─── DATA ───

[src/rtl/fixed_point_mul_arbiter.sv]
`default_nettype none
// ============================================================================
// Module      : fixed_point_mul_arbiter
// Description : Round-robin arbiter sharing one signed fixed-point multiplier
//               between NREQ requesters. The winner's operands are multiplied
//               at full precision, converted to WOI.WOF with truncation or
//               round-to-nearest plus saturation, and returned through one
//               registered, back-pressurable result port tagged with the
//               requester index.
// Ports       : clk, rst             - clock, synchronous active-high reset
//               req_valid/req_ready  - per-requester handshake (NREQ bits)
//               req_a/req_b          - packed operands, requester i in slice i
//               out_valid/out_ready  - result handshake
//               out_id               - index of the requester owning the result
//               out, out_overflow    - converted result and saturation flag
// Revision    : 1.0 - initial release
// ============================================================================
module fixed_point_mul_arbiter #(
    parameter int NREQ  = 4,
    parameter int WIIA  = 8,
    parameter int WIFA  = 8,
    parameter int WIIB  = 8,
    parameter int WIFB  = 8,
    parameter int WOI   = 8,
    parameter int WOF   = 8,
    parameter int ROUND = 1,
    localparam int IW   = (NREQ > 1) ? $clog2(NREQ) : 1
) (
    input  logic                          clk,
    input  logic                          rst,
    input  logic [NREQ-1:0]               req_valid,
    output logic [NREQ-1:0]               req_ready,
    input  logic [NREQ*(WIIA+WIFA)-1:0]   req_a,
    input  logic [NREQ*(WIIB+WIFB)-1:0]   req_b,
    output logic                          out_valid,
    input  logic                          out_ready,
    output logic [IW-1:0]                 out_id,
    output logic [WOI+WOF-1:0]            out,
    output logic                          out_overflow
);

    localparam int c_WA = WIIA + WIFA;
    localparam int c_WB = WIIB + WIFB;
    localparam int c_WP = c_WA + c_WB;
    localparam int c_PI = WIIA + WIIB;
    localparam int c_PF = WIFA + WIFB;
    localparam int c_WO = WOI + WOF;
    // Working width: wide enough for the product, the rounding bias, any
    // left shift, and a guard bit above the output range for the fit test.
    localparam int c_WV = c_PI + c_PF + WOI + WOF + 2;

    // ------------------------------------------------------------------
    // Registered state
    // ------------------------------------------------------------------
    logic [IW-1:0]   r_ptr;
    logic            r_out_valid;
    logic [IW-1:0]   r_out_id;
    logic [c_WO-1:0] r_out;
    logic            r_out_overflow;

    // ------------------------------------------------------------------
    // Arbitration
    // ------------------------------------------------------------------
    logic            w_slot_free;
    logic            w_hit_hi;
    logic [IW-1:0]   w_idx_hi;
    logic            w_hit_any;
    logic [IW-1:0]   w_idx_any;
    logic [IW-1:0]   w_gnt_idx;
    logic            w_grant;
    logic [IW-1:0]   w_ptr_next;

    assign w_slot_free = ~r_out_valid | out_ready;

    // Round-robin search as two priority encoders: the lowest valid index at
    // or above ptr wins; if there is none, the search has wrapped and the
    // lowest valid index overall wins.
    always_comb begin
        w_hit_hi  = 1'b0;
        w_idx_hi  = '0;
        w_hit_any = 1'b0;
        w_idx_any = '0;
        for (int j = NREQ - 1; j >= 0; j--) begin
            if (req_valid[j]) begin
                w_hit_any = 1'b1;
                w_idx_any = IW'(j);
                if (IW'(j) >= r_ptr) begin
                    w_hit_hi = 1'b1;
                    w_idx_hi = IW'(j);
                end
            end
        end
    end

    assign w_gnt_idx  = w_hit_hi ? w_idx_hi : w_idx_any;
    assign w_grant    = w_slot_free & w_hit_any & ~rst;
    assign req_ready  = w_grant ? (NREQ'(1) << w_gnt_idx) : '0;
    assign w_ptr_next = (w_gnt_idx == IW'(NREQ - 1)) ? '0 : w_gnt_idx + 1'b1;

    // ------------------------------------------------------------------
    // Operand selection and full-precision product
    // ------------------------------------------------------------------
    logic [c_WA-1:0]        w_sel_a;
    logic [c_WB-1:0]        w_sel_b;
    logic signed [c_WP-1:0] w_a_ext;
    logic signed [c_WP-1:0] w_b_ext;
    logic signed [c_WP-1:0] w_prod;
    logic signed [c_WV-1:0] w_prod_ext;
    logic signed [c_WV-1:0] w_scaled;

    always_comb begin
        w_sel_a = '0;
        w_sel_b = '0;
        for (int j = 0; j < NREQ; j++) begin
            if (IW'(j) == w_gnt_idx) begin
                w_sel_a = req_a[j*c_WA +: c_WA];
                w_sel_b = req_b[j*c_WB +: c_WB];
            end
        end
    end

    assign w_a_ext    = c_WP'($signed(w_sel_a));
    assign w_b_ext    = c_WP'($signed(w_sel_b));
    assign w_prod     = w_a_ext * w_b_ext;
    assign w_prod_ext = c_WV'(w_prod);

    // ------------------------------------------------------------------
    // Fraction conversion: widen with zeros or drop bits
    // ------------------------------------------------------------------
    generate
        if (WOF >= c_PF) begin : g_frac_ext
            assign w_scaled = w_prod_ext <<< (WOF - c_PF);
        end else begin : g_frac_red
            localparam int c_D = c_PF - WOF;
            localparam logic [c_WV-1:0] c_ONE = c_WV'(1);
            // Half an output LSB; adding it before the arithmetic shift gives
            // round-half-up, leaving it zero gives truncation toward -inf.
            localparam logic signed [c_WV-1:0] c_BIAS =
                (ROUND != 0) ? $signed(c_ONE << (c_D - 1)) : '0;
            assign w_scaled = (w_prod_ext + c_BIAS) >>> c_D;
        end
    endgenerate

    // ------------------------------------------------------------------
    // Integer conversion with saturation
    // ------------------------------------------------------------------
    logic [c_WV-c_WO:0] w_hi;
    logic               w_fits;
    logic [c_WO-1:0]    w_conv;

    // The value fits when every bit from the output sign bit upward agrees.
    assign w_hi   = w_scaled[c_WV-1:c_WO-1];
    assign w_fits = (&w_hi) | ~(|w_hi);
    assign w_conv = w_fits             ? w_scaled[c_WO-1:0] :
                    w_scaled[c_WV-1]   ? {1'b1, {(c_WO-1){1'b0}}} :
                                         {1'b0, {(c_WO-1){1'b1}}};

    // ------------------------------------------------------------------
    // Result register and pointer
    // ------------------------------------------------------------------
    always_ff @(posedge clk) begin
        if (rst) begin
            r_ptr          <= '0;
            r_out_valid    <= 1'b0;
            r_out_id       <= '0;
            r_out          <= '0;
            r_out_overflow <= 1'b0;
        end else if (w_grant) begin
            r_ptr          <= w_ptr_next;
            r_out_valid    <= 1'b1;
            r_out_id       <= w_gnt_idx;
            r_out          <= w_conv;
            r_out_overflow <= ~w_fits;
        end else if (out_ready) begin
            // Drain with no refill: payload holds, only valid drops.
            r_out_valid    <= 1'b0;
        end
    end

    assign out_valid    = r_out_valid;
    assign out_id       = r_out_id;
    assign out          = r_out;
    assign out_overflow = r_out_overflow;

endmodule
`default_nettype wire

[config.mk]
export PLATFORM = sky130hd
export DESIGN_NAME = fixed_point_mul_arbiter
export DESIGN_NICKNAME = d
export VERILOG_FILES = /design/src/rtl/fixed_point_mul_arbiter.sv
export SDC_FILE = /design/constraint.sdc
export NUM_CORES = 1
export LEC_CHECK = 0
export CAP_MARGIN = 20
export CELL_PAD_IN_SITES_DETAIL_PLACEMENT = 0
export CELL_PAD_IN_SITES_GLOBAL_PLACEMENT = 1
export CORE_MARGIN = 5
export CORE_UTILIZATION = 40
export CTS_BUF_LIST = sky130_fd_sc_hd__clkbuf_16
export DETAILED_ROUTE_END_ITERATION = 10
export HOLD_SLACK_MARGIN = 0.12
export PLACE_DENSITY_LB_ADDON = 0.1
export RECOVER_POWER = 50
export SYNTH_ARGS = -nofsm -noshare
export SYNTH_HDL_FRONTEND = slang
export SYNTH_SLANG_ARGS = --single-unit
[constraint.sdc]
create_clock -name clk -period 12 [get_ports clk]
set_input_delay 3 -clock clk [delete_from_list [all_inputs] [get_ports clk]]
set_output_delay 3 -clock clk [all_outputs]
set_load 0.01 [all_outputs]
==> results.toml, run 1 <==
[outcome]
outcome = "completed"

[routing]
wl_um = 40850
drc = 0
dr_total_vias = 11003
avgRoutedWirePerCell_um = 18.96
via_per_inst = 5.106
ant_nets = 0
drtPass1Iterations = 5
drtIter0Drc = 551

[cells_and_area]
final.fill_count = 2954
stdcell_count = 2155
nNetsFinal = 2243
regArea_um2 = 440.4
drive_gt1_frac = 0.1274
multi_input_area_mm2 = 0.01059
area_growth_syn_to_layout_pct = 28.41

[run]
drv_cap = 0

[clocking]
cts-htree-levels = 1
clk-insertion-delay-late_ps = 270
cts_sinks = 22
clk_pin_slew_ps = 70
cts_root_buf = "clkbuf_16"
clockBufferDepth = 2
ctsHoldBuffers = 0
cts_tree = "yes"
numCtsBuffers = 3

[setup_path]
path_max_fanout = 6
cp.required_ps = 12110
worstPathBufferInverterCount = 11
cp_data_arrival_time_ps = 11730
critPathTopFamily = "adder cells"
worstSetupEndpointType = "flop"
setup.worst_path.start_class = "input port"
criticalPathCategory = "in2reg"
cp_slowest_stage_delay_ps = 550
critPathSlowestCell = "fa_1"

[floorplanning]
row_count = 64
core_area_mm2 = 0.03043
dieArea_mm2 = 0.03422
initial_core_util = 0.4025
ioPinCount = 159
dieHeight_um = 185.0
die_w_um = 185.0

[logic_synthesis]
synthCells = 1509
ys_seq_elements = 22
avgSynthCellArea_um2 = 8.117
synth_flop_cell = "dfxtp_1"
synth_edf_count = 0
synthArstFlopShare = 0
synthesis.area_mm2 = 0.01225
synth_cell_types = 64
yosysSeqAreaShare = 0.03596
ys.warnings.count = 0
syn_nets = 1993

[timing]
worst_pin_slew_ps = 1035
slew_violations = 0
setup_ws_ps = 382.5
hold_violations = 0
fin_crit_sh = 0.9681
fmax_mhz = 86.08
max_slew_margin = 0.3076
setup_violations = 0
clock_skew_ps = 6.428
fin_crit_ps = 11620

[grt]
grt_pass1_wl_um = 63090
grt_pass1_vias = 11478
antenna_found_initial = 0
grt_max_degree = 65
track_usage = 0.2350
grt_overflow = 0

[placement]
portBuffers = 158
gp_congestion = 0.9236
pre_cts_ws_ps = -284.6
dp_hpwl_um = 35290
dp.cells = 2123

[worst_hold_path]
min_path_type = "reg2reg"
-- area by class of cell --
type,instances,share of cell area
repair buffers,310,0.1866
inverters,309,0.07375
diodes,1,0.0001591
clock buffers,3,0.004773
well taps,396,0.03150
flip-flops and latches,22,0.02800
multi-input cells,1113,0.6734
clock inverters,1,0.001909
-- timing repair --
item,in CTS,in global routing
buffers inserted,0,22
cloned,0,5
hold endpoints to repair,0,0
endpoints found under the setup margin,11,16
gates resized for setup,2,61
pin swaps,0,22
-- logic make-up after synthesis --
logic type,after synthesis,synth area share
and+or+nand+nor,499,0.1738
adders and majority gates,349,0.5202
DFF,22,0.03596
muxes,2,0.001635
xor gates and xnor gates,29,0.02074
buffers and inverters,374,0.1158
AOI/OAI and AO/OA,234,0.1319
-- cells in the mapped netlist, types with 4 or more instances --
cell type / count / area share
o21ai_0: 16 / 0.0065
fa_1: 267 / 0.44
nor4_1: 4 / 0.0020
and2_1: 12 / 0.0061
o221ai_1: 4 / 0.0029
nand2b_1: 13 / 0.0066
nand3_1: 18 / 0.0074
xnor2_1: 22 / 0.016
a21oi_1: 96 / 0.039
a221oi_1: 4 / 0.0029
xor2_1: 7 / 0.0050
o211ai_1: 6 / 0.0037
or2_2: 4 / 0.0020
nor3_1: 20 / 0.0082
buf_1: 6 / 0.0018
ha_1: 82 / 0.084
o32ai_2: 10 / 0.013
inv_1: 309 / 0.095
clkbuf_1: 54 / 0.017
a31oi_1: 4 / 0.0020
a22oi_1: 24 / 0.015
dfxtp_1: 22 / 0.036
nor2b_1: 7 / 0.0036
nand2_1: 171 / 0.052
nand4_1: 7 / 0.0036
o21bai_1: 6 / 0.0037
nor2_1: 222 / 0.068
a21o_1: 32 / 0.020
-- tightest hold or removal path: cells and delay by family, from the launching register on --
family / cells / cell delay, ps
compound gates: 1 / 60
flops: 1 / 310
simple gates: 1 / 50
-- metal layers --
layer / wire [um] / track usage
met1: 17630 / 0.3260
met2: 19690 / 0.4011
met3: 2229 / 0.02573
met4: 1302 / 0.04874
met5: 0 / 0
-- cells in the final DEF (no fill, tap or decap), types with 5 or more instances in the layout --
master             n
nand3_1           18
xnor2_1           22
nor2b_1            7
nand4_1            7
buf_12             9
o211ai_1           6
a21o_1            23
clkbuf_16          7
nor2_1           218
fa_1             263
a21oi_1           84
dlygate4sd3_1     21
o21ai_0           15
nor3_1            18
inv_1            309
and2_1            12
clkdlybuf4s50_1  133
nand2_1          171
o32ai_2           10
buf_4            134
a21o_2             6
dfxtp_1           22
xor2_1             7
buf_6              5
a22oi_1           20
o21bai_1           6
a21oi_2           12
ha_1              77
nand2b_1          13
-- per-stage QoR --
step	hold WS (ps)	utilization	area (um2)	TNS (ps)
global route	476.1	0.5168	15730	-19.70
global placement	447.1	0.4967	15110	-2197
floorplan	479.6	-	12250	0
CTS	466.5	0.5004	15230	0
finish	460.9	0.5169	15730	0
detailed placement	456.0	0.4967	15110	-3674
-- sequential cells by signal (all words and copies together), names as in the netlist --
signal / count
out: 16
r_ptr: 2
out_overflow: 1
out_id: 2
out_valid: 1
-- worst paths after layout --
path	start	to	slack [ps]	cells after the start
hold / removal	out_id[0]	out_id[0]	460	2
hold reg to reg	out_id[0]	out_id[0]	460	2
setup / recovery	req_valid[0]	out[0]	380	38
setup reg to reg	r_ptr[0]	out[0]	2890	36
Power of run 1 is left out: the tool's default activity adds up to more than one toggle a clock period on the data nets, which glitch-free logic cannot reach.
==> inputs of run 2 (changes only) <==
--- a/config.mk
+++ b/config.mk
@@ -9,7 +9,7 @@
 export CELL_PAD_IN_SITES_DETAIL_PLACEMENT = 0
 export CELL_PAD_IN_SITES_GLOBAL_PLACEMENT = 1
 export CORE_MARGIN = 5
-export CORE_UTILIZATION = 40
+export CORE_UTILIZATION = 35
 export CTS_BUF_LIST = sky130_fd_sc_hd__clkbuf_16
 export DETAILED_ROUTE_END_ITERATION = 10
 export HOLD_SLACK_MARGIN = 0.12
@@ -18,3 +18,4 @@
 export SYNTH_ARGS = -nofsm -noshare
 export SYNTH_HDL_FRONTEND = slang
 export SYNTH_SLANG_ARGS = --single-unit
+export TNS_END_PERCENT = 1
==> results.toml, run 2 (synthesized netlist as in run 1, its figures left out) <==
[outcome]
outcome = "completed"

[placement]
gp_congestion = 0.8952
portBuffers = 158
dp_hpwl_um = 36460

[timing]
worst_pin_slew_ps = 1109
setup_violations = 0
slew_violations = 0
hold_violations = 0
max_slew_margin = 0.2585
fmax_mhz = 87.38
rsz0062_at_grt = "false"
fin_crit_sh = 0.9536
clock_skew_ps = 6.268
fin_crit_ps = 11440

[grt]
grt_pass1_wl_um = 65130
grt_pass1_vias = 11623
antenna_found_initial = 0
track_usage = 0.2115
grt_max_degree = 66
grt_overflow = 0

[routing]
ant_nets = 0
avgRoutedWirePerCell_um = 18.44
wl_met3_um = 2596
topRoutingLayerUsed = "met4"
dr_total_vias = 10913
drc = 0
wl_met2_um = 19140
drtIter0Drc = 538
drtPass1Iterations = 5
wl_um = 41200
wl_met1_um = 18570
via_per_inst = 4.883

[cells_and_area]
final_cell_mix = "inv_1 (305), fa_1 (261), nor2_1 (222)"
num_antenna_cells = 0
fin_util = 0.4591
final.fill_count = 3487
nNetsFinal = 2265
largest_register_ffs = 16
drive_gt1_frac = 0.1416
layout_commonest_cell = "inv_1"
area_growth_syn_to_layout_pct = 29.49

[clocking]
ctsHoldBuffers = 0
clk-insertion-delay-late_ps = 270
cts-htree-levels = 1
clockBufferDepth = 2
cts_tree = "yes"
numCtsBuffers = 3
clk_pin_slew_ps = 70
cts_sinks = 22
cts_root_buf = "clkbuf_16"

[setup_path]
cp_data_arrival_time_ps = 11550
path_max_fanout = 11
setup.worst_path.start_class = "input port"
cp.required_ps = 12110
critPathSlowestCell = "fa_2"
crit_path_frequent_cell = "fa_1"
cp_slowest_stage_delay_ps = 620
criticalPathCategory = "in2reg"
worstSetupEndpointType = "flop"

[floorplanning]
ioPinCount = 159
core_area_mm2 = 0.03454
dieArea_mm2 = 0.03883
initial_core_util = 0.3546
dieHeight_um = 197.1
row_count = 68
die_w_um = 197.1

[run]
drv_cap = 0

[worst_hold_path]
min_path_type = "reg2reg"
-- run 2: cell count changes in the layout (fill, tap and decap cells not counted), moves of 3 or more --
cell	before	now
nor2_1	218	222
a21o_2	6	10
inv_2	0	4
nor2_2	4	0
ha_2	2	5
ha_4	3	0
buf_4	134	160
a21o_4	3	0
clkbuf_16	7	4
inv_1	309	305
-- run 2: worst paths after layout --
check,startpoint,slack [ps],depth (start not counted),to
worst min-delay path,out_id[0],450,2,out_id[0]
worst max register to register,r_ptr[0],3060,36,out[5]
worst min register to register,out_id[0],450,2,out_id[0]
worst max-delay path,req_valid[0],560,38,out[5]
-- run 2: cell type report --
| cell class | instances | area (um2) | area share |
|---|---|---|---|
| Multi-Input combinational cell | 1113 | 10560 | 0.6658 |
| Timing Repair Buffer | 332 | 3025 | 0.1908 |
| Inverter | 309 | 1160 | 0.07313 |
| Tap cell | 455 | 569.3 | 0.03589 |
| Sequential cell | 22 | 440.4 | 0.02777 |
| Clock buffer | 3 | 75.07 | 0.004733 |
| Clock inverter | 1 | 30.03 | 0.001893 |
-- run 2: worst max-delay path, delay by kind of cell --
family	cells	cell delay, ps
AND/OR/NAND/NOR	11	2360
adder cells (fa/ha/maj)	8	3610
AO/OA/AOI/OAI	11	1610
buffers and inverters	8	960
-- run 2: repair_timing --
action                                  CTS  global route
resized for setup                         0            70
buffers inserted                          0            17
endpoints found under the hold margin     0             0
endpoints found under the setup margin    0            17
-- run 2: per-layer routing --
metal  vias up  global-route usage
li1       5222                   -
met1      5337              0.3006
met2       312              0.3458
met3        42             0.03377
met4         0             0.04109
met5         -                   0
-- run 2: through the flow --
step	cells	setup WS [ps]	hold WS (ps)	instance area (um2)	setup TNS, ps
after global routing	2235	183.7	491.9	15860	0
after detailed placement	2212	-182.1	448.5	15400	-2149
after global placement	2212	-177.5	448.1	15400	-2327
after floorplan	1509	216.5	479.6	12250	0
final	2235	556.3	451.5	15860	0
after CTS	2216	39.14	459.0	15510	0
Power of run 2 is left out for the same reason.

───

(EXERCISE GOAL) Reproduce exactly the section above that begins at the line containing "via_per_inst = 5.106" and ends at the line containing "gp_congestion = 0.9236", leaving out all other lines.

(EXERCISE ANSWER)
via_per_inst = 5.106
ant_nets = 0
drtPass1Iterations = 5
drtIter0Drc = 551

[cells_and_area]
final.fill_count = 2954
stdcell_count = 2155
nNetsFinal = 2243
regArea_um2 = 440.4
drive_gt1_frac = 0.1274
multi_input_area_mm2 = 0.01059
area_growth_syn_to_layout_pct = 28.41

[run]
drv_cap = 0

[clocking]
cts-htree-levels = 1
clk-insertion-delay-late_ps = 270
cts_sinks = 22
clk_pin_slew_ps = 70
cts_root_buf = "clkbuf_16"
clockBufferDepth = 2
ctsHoldBuffers = 0
cts_tree = "yes"
numCtsBuffers = 3

[setup_path]
path_max_fanout = 6
cp.required_ps = 12110
worstPathBufferInverterCount = 11
cp_data_arrival_time_ps = 11730
critPathTopFamily = "adder cells"
worstSetupEndpointType = "flop"
setup.worst_path.start_class = "input port"
criticalPathCategory = "in2reg"
cp_slowest_stage_delay_ps = 550
critPathSlowestCell = "fa_1"

[floorplanning]
row_count = 64
core_area_mm2 = 0.03043
dieArea_mm2 = 0.03422
initial_core_util = 0.4025
ioPinCount = 159
dieHeight_um = 185.0
die_w_um = 185.0

[logic_synthesis]
synthCells = 1509
ys_seq_elements = 22
avgSynthCellArea_um2 = 8.117
synth_flop_cell = "dfxtp_1"
synth_edf_count = 0
synthArstFlopShare = 0
synthesis.area_mm2 = 0.01225
synth_cell_types = 64
yosysSeqAreaShare = 0.03596
ys.warnings.count = 0
syn_nets = 1993

[timing]
worst_pin_slew_ps = 1035
slew_violations = 0
setup_ws_ps = 382.5
hold_violations = 0
fin_crit_sh = 0.9681
fmax_mhz = 86.08
max_slew_margin = 0.3076
setup_violations = 0
clock_skew_ps = 6.428
fin_crit_ps = 11620

[grt]
grt_pass1_wl_um = 63090
grt_pass1_vias = 11478
antenna_found_initial = 0
grt_max_degree = 65
track_usage = 0.2350
grt_overflow = 0

[placement]
portBuffers = 158
gp_congestion = 0.9236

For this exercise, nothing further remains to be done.